The response should contain only those lines of the entries below that include the string "simulation".

* [STORED DATA]
━━━━━━━━━━━━━━━━━━━━
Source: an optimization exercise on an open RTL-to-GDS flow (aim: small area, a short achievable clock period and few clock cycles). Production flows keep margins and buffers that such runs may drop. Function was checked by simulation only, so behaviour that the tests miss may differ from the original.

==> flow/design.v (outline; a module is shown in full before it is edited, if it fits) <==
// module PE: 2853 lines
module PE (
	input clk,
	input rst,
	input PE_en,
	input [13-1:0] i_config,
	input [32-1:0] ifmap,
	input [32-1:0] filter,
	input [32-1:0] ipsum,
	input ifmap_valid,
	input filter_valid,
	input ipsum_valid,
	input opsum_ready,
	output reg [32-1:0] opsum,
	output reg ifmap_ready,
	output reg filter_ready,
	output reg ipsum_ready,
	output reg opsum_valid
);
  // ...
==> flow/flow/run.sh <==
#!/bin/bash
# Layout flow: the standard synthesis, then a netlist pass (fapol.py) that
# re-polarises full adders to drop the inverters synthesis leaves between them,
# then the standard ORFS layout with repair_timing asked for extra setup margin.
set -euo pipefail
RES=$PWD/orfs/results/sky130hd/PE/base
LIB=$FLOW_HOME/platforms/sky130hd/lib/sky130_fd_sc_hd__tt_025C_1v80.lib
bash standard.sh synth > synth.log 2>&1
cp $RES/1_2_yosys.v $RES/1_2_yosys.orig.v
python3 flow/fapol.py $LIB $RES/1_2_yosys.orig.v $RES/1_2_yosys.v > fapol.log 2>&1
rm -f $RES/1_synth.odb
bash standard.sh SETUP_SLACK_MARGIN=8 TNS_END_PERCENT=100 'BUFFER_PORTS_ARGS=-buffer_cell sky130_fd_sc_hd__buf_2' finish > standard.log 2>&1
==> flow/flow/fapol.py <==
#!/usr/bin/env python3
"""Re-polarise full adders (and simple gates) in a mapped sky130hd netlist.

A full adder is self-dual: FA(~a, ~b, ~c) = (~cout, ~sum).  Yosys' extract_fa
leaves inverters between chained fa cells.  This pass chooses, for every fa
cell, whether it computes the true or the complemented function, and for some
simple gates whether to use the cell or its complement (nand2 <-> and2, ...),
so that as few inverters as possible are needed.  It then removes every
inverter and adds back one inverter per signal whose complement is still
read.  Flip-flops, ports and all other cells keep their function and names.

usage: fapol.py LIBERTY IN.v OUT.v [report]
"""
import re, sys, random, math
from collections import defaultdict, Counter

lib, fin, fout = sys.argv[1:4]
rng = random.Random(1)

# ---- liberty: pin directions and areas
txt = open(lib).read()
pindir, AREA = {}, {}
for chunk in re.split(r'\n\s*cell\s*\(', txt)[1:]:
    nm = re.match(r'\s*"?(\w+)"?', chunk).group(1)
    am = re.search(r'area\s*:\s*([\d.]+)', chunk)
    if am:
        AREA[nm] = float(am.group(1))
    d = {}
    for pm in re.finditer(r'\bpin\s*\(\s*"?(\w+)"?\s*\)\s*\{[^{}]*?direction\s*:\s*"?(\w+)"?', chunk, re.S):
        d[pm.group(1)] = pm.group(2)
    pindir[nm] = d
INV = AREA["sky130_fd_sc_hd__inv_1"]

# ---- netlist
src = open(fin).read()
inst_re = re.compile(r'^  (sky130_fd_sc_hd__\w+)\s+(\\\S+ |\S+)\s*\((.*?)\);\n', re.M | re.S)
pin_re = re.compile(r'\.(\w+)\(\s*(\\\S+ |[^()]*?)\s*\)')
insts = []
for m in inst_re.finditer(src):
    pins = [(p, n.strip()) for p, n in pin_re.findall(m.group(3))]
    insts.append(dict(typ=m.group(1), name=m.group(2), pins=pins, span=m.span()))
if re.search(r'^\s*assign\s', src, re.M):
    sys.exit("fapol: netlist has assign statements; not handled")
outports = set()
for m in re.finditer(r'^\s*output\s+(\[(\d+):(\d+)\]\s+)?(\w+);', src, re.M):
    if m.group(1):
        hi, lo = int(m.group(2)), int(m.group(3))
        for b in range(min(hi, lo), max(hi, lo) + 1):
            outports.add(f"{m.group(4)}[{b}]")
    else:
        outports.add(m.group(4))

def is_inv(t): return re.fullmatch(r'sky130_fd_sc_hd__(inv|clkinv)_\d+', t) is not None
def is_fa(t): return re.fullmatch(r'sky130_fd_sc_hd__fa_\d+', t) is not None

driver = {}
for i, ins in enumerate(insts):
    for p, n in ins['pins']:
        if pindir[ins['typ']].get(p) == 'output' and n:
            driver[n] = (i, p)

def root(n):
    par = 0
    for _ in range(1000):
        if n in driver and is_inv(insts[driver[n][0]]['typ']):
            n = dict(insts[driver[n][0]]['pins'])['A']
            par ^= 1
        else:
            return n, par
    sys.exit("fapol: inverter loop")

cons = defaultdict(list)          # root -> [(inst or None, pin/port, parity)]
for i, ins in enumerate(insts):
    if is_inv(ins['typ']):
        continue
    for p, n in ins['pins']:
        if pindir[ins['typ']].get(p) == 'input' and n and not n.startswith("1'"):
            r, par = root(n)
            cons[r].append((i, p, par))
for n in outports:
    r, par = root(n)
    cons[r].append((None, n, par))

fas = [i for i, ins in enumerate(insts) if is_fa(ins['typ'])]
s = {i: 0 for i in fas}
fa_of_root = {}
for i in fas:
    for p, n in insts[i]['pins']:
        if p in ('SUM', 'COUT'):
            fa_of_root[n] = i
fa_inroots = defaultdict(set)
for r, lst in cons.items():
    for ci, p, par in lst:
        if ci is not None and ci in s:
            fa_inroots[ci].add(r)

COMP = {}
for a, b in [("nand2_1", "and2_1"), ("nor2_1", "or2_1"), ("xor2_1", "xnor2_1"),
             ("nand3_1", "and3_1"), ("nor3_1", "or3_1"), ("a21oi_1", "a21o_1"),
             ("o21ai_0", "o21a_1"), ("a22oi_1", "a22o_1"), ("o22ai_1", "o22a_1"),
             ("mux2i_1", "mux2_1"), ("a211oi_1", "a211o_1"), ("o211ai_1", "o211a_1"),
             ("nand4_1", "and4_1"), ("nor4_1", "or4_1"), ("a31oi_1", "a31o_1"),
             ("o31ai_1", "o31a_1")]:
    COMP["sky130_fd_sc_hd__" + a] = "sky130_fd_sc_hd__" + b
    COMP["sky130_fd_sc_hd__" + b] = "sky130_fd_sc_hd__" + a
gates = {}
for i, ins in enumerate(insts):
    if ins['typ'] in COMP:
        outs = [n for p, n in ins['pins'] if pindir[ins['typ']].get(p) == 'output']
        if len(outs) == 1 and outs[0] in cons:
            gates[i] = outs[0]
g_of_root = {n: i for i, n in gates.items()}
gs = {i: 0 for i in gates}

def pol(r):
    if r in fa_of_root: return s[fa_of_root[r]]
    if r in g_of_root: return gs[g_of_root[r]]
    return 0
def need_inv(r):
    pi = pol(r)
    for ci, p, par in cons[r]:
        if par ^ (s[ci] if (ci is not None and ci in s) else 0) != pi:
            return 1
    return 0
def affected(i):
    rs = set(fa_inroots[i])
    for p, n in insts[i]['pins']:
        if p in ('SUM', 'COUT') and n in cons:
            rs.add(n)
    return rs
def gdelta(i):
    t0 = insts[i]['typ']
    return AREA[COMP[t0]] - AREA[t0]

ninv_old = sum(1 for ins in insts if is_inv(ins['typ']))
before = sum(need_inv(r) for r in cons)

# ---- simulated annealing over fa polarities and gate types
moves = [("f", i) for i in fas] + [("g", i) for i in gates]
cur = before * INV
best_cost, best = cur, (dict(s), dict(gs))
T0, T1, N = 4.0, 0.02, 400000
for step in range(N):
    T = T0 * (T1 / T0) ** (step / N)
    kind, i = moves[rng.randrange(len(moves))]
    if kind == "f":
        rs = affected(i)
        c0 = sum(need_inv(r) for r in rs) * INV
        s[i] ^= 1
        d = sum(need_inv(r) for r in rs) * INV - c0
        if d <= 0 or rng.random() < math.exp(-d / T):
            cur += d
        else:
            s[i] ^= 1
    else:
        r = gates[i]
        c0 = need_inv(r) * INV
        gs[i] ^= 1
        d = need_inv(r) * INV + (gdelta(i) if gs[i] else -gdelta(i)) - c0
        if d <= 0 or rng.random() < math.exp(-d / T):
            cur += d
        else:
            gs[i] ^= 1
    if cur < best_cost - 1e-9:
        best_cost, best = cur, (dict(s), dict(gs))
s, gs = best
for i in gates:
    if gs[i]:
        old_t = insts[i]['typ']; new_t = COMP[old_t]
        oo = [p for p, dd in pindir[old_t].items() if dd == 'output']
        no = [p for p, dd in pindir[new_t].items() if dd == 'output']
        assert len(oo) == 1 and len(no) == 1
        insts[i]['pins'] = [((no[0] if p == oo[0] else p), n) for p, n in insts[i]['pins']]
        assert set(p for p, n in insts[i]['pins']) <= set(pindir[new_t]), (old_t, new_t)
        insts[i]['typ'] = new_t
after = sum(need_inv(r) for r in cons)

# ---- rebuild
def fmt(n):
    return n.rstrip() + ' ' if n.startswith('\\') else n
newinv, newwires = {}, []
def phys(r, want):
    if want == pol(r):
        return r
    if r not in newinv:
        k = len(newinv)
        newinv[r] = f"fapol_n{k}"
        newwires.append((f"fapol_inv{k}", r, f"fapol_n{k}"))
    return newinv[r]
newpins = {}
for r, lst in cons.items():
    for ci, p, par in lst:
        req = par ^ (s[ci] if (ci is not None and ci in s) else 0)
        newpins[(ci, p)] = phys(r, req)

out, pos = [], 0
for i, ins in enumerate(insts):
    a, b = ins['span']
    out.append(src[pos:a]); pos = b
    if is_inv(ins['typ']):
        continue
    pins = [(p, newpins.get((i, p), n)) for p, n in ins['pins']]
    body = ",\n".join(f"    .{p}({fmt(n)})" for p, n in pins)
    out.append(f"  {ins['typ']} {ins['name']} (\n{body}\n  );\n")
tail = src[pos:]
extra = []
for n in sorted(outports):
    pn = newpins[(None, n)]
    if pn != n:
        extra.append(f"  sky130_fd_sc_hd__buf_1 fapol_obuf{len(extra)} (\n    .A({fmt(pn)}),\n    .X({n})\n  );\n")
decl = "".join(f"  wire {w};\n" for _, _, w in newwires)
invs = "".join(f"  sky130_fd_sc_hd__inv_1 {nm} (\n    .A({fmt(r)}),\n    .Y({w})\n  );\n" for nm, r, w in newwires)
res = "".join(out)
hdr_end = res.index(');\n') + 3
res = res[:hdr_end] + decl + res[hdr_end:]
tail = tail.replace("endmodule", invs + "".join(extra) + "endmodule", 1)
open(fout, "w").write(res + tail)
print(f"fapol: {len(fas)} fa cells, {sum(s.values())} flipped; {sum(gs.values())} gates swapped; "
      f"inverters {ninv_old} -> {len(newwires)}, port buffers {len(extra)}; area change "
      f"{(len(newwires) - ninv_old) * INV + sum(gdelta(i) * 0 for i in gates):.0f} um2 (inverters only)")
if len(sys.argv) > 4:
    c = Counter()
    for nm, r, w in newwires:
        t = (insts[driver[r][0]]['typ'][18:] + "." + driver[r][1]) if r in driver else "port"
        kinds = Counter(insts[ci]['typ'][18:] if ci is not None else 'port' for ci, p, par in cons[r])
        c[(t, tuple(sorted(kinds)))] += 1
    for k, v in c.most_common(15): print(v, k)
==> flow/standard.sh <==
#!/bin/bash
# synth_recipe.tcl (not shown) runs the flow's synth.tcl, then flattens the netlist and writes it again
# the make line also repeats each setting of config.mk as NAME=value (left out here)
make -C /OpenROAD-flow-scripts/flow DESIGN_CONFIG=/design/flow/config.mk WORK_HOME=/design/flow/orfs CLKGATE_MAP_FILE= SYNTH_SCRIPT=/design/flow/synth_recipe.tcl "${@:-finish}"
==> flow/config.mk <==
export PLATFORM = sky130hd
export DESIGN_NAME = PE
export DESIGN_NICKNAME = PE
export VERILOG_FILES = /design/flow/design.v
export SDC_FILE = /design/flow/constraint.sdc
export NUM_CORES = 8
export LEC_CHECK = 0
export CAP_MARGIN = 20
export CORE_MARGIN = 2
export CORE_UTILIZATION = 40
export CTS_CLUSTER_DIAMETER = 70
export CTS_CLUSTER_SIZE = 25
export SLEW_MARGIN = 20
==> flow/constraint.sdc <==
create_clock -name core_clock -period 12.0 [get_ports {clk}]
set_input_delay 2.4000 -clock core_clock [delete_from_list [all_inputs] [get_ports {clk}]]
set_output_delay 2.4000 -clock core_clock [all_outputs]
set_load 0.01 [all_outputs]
━━━━━━━━━━━━━━━━━━━━
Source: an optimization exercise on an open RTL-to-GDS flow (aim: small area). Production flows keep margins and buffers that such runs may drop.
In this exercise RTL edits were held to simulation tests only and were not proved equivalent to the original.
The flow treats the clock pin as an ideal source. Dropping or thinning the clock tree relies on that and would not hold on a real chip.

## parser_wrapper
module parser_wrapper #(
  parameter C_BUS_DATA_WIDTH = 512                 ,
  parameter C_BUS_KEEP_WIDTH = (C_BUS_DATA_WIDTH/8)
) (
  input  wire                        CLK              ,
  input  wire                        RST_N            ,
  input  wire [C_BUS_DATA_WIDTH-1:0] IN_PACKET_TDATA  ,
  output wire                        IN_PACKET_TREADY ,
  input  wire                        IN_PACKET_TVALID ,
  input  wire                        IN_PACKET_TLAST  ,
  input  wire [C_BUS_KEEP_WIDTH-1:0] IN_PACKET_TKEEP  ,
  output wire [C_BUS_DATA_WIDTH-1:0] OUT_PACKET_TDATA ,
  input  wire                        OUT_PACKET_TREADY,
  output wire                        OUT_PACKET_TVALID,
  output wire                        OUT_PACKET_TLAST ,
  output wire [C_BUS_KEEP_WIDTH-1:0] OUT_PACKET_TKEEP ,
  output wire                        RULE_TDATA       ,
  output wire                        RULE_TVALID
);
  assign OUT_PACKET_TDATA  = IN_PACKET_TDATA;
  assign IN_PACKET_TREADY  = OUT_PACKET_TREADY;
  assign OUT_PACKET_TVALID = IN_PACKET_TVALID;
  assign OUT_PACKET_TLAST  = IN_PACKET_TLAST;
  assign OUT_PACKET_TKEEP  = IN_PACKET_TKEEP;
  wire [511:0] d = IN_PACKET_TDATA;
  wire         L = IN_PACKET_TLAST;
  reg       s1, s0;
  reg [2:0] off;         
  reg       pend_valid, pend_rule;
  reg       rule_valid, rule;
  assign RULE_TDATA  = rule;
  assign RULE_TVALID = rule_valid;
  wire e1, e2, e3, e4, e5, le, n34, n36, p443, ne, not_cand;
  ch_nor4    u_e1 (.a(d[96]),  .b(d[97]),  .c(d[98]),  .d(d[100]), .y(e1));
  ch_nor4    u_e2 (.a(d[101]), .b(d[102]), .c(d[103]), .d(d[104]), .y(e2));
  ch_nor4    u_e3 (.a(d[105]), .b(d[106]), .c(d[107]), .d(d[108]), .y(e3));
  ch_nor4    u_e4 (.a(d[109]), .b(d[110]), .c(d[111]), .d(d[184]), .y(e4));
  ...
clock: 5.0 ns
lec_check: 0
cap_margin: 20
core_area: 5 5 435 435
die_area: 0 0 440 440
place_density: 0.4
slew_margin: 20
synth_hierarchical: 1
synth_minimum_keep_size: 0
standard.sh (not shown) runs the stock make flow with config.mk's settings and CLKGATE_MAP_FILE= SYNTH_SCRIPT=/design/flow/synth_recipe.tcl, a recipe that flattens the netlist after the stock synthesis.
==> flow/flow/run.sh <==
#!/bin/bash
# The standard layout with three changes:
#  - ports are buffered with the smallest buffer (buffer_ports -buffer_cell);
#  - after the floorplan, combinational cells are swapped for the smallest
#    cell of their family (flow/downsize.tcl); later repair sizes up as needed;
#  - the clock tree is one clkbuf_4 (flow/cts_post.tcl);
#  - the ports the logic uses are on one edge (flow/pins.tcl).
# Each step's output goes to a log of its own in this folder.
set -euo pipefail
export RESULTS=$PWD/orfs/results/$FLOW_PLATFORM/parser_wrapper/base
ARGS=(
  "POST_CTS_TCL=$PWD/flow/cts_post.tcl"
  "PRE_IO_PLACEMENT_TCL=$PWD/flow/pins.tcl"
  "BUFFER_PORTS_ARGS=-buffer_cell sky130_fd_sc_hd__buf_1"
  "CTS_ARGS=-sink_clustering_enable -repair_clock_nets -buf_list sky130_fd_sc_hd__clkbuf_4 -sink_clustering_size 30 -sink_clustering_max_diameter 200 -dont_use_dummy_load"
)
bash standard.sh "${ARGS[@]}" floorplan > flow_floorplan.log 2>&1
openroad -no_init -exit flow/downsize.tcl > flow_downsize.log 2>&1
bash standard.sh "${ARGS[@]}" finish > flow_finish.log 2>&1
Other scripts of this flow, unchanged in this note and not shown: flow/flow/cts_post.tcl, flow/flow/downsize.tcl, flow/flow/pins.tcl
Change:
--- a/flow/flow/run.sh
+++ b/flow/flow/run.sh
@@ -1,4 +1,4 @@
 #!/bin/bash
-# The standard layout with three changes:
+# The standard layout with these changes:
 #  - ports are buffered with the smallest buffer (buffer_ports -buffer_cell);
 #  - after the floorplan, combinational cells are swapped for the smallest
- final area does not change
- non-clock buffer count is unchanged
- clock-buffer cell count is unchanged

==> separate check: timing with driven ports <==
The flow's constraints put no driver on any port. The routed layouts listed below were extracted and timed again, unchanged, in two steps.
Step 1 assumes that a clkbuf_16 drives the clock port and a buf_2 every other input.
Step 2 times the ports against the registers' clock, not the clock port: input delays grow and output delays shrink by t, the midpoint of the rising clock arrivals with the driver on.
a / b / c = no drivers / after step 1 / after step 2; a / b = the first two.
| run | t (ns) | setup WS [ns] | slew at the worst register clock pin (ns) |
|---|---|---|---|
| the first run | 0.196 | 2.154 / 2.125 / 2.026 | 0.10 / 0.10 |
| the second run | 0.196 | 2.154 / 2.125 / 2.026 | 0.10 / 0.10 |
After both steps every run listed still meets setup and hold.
━━━━━━━━━━━━━━━━━━━━
* [RESULT]
Source: an optimization exercise on an open RTL-to-GDS flow (aim: small area, a short achievable clock period and few clock cycles). Production flows keep margins and buffers that such runs may drop. Function was checked by simulation only, so behaviour that the tests miss may differ from the original.
In this exercise RTL edits were held to simulation tests only and were not proved equivalent to the original.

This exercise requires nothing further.